▸ **REQUIRED WORK**
The response must be made up of the lines in the entries below that contain "divider".

[Collected data entries]
((

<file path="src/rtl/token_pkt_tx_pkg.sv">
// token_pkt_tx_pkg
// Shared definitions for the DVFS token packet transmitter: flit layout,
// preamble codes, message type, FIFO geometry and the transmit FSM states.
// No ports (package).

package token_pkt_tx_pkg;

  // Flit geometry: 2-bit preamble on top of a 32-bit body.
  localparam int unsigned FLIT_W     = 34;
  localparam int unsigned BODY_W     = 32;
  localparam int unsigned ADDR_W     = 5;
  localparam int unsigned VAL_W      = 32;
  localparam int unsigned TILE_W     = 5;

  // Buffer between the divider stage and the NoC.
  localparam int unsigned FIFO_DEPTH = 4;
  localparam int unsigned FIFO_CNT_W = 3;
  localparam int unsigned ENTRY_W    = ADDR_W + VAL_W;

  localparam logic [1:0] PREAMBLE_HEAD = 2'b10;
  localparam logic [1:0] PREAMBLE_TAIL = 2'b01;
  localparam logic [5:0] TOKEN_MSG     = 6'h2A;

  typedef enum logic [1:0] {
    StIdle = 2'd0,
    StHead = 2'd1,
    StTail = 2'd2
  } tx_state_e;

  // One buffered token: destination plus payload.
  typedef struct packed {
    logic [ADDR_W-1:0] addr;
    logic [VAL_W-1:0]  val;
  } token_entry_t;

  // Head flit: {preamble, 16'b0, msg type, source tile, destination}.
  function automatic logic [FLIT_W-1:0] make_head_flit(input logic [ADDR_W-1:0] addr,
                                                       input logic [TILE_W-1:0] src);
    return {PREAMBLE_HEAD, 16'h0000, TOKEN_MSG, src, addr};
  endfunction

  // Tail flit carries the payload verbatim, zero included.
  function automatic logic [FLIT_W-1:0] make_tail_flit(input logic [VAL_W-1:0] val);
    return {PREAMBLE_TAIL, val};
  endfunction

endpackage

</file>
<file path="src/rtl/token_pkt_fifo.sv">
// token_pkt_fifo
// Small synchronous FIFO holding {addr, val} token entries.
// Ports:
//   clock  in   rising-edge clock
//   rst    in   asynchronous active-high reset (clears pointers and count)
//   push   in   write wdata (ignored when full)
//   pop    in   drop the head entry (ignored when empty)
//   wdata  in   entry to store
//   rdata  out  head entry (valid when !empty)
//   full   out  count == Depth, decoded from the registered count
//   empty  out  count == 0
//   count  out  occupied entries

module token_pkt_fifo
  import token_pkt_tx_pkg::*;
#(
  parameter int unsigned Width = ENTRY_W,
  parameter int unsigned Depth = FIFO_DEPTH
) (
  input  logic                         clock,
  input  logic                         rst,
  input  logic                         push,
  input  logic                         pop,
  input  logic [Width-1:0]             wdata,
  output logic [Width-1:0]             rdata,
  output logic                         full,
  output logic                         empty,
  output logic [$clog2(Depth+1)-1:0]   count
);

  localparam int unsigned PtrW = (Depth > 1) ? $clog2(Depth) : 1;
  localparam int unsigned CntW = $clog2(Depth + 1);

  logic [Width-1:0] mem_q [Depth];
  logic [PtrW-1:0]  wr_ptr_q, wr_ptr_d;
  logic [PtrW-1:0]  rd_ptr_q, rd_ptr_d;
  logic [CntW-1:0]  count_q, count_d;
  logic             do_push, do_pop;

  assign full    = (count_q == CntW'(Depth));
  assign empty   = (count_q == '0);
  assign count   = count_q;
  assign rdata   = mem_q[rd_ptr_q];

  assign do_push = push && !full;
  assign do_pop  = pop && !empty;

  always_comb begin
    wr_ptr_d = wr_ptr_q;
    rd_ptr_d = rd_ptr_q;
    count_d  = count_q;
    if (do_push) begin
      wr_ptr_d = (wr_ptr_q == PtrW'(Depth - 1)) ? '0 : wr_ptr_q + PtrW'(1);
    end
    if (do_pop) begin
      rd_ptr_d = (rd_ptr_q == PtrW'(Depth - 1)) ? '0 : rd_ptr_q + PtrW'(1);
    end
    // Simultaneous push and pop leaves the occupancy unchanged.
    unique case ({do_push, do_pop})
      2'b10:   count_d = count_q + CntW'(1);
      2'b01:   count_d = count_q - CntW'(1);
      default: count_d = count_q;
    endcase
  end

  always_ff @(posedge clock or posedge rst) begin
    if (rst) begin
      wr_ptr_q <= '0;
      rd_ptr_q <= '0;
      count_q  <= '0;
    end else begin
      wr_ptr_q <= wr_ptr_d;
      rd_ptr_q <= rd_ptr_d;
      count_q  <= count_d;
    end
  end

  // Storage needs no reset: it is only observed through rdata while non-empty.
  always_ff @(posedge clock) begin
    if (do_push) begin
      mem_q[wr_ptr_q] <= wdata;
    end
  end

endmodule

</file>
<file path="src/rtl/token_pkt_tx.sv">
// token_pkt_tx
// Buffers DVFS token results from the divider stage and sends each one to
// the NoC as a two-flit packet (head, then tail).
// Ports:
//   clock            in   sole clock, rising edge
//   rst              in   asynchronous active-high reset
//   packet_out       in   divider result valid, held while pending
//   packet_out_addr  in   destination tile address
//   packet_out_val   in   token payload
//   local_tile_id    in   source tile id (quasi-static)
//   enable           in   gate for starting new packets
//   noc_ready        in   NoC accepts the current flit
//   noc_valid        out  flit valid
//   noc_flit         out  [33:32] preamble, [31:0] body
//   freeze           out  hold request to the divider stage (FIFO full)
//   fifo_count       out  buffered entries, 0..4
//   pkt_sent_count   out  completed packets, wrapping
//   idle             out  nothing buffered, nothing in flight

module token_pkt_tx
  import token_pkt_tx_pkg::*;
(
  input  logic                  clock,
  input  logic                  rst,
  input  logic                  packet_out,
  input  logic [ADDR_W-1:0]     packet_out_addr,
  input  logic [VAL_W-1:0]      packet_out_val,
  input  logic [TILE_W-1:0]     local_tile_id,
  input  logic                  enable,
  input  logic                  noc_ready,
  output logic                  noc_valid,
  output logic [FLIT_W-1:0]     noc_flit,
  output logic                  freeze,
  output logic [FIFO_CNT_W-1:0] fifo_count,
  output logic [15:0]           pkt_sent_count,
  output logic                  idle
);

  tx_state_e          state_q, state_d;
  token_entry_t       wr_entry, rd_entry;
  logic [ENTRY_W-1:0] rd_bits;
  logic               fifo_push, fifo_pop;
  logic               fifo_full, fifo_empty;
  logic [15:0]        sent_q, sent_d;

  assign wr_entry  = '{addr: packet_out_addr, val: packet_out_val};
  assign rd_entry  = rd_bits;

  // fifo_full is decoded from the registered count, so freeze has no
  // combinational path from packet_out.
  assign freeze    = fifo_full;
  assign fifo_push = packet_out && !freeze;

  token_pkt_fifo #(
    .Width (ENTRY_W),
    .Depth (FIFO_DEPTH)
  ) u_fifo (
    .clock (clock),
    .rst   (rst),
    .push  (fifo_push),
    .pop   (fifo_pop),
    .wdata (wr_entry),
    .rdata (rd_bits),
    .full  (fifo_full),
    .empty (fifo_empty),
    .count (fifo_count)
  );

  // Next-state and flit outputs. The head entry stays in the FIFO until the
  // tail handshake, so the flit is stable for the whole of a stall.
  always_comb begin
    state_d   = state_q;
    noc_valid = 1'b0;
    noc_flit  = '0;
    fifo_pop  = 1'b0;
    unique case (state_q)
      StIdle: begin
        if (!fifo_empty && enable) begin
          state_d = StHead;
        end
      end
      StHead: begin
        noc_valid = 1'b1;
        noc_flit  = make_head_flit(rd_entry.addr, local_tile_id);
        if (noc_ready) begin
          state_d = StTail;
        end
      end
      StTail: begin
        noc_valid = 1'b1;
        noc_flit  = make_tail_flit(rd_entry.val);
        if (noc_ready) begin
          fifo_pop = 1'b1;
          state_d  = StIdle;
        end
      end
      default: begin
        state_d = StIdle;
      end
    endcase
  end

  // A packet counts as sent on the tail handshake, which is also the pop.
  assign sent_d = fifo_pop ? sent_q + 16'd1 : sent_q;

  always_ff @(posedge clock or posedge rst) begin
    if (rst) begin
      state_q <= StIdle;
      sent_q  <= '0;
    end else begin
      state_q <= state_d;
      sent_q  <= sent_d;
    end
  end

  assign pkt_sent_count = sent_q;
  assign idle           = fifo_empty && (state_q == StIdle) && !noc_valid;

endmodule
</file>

))

▸ **SOLUTION BELOW**
  // Buffer between the divider stage and the NoC.
// Buffers DVFS token results from the divider stage and sends each one to
//   packet_out       in   divider result valid, held while pending
//   freeze           out  hold request to the divider stage (FIFO full)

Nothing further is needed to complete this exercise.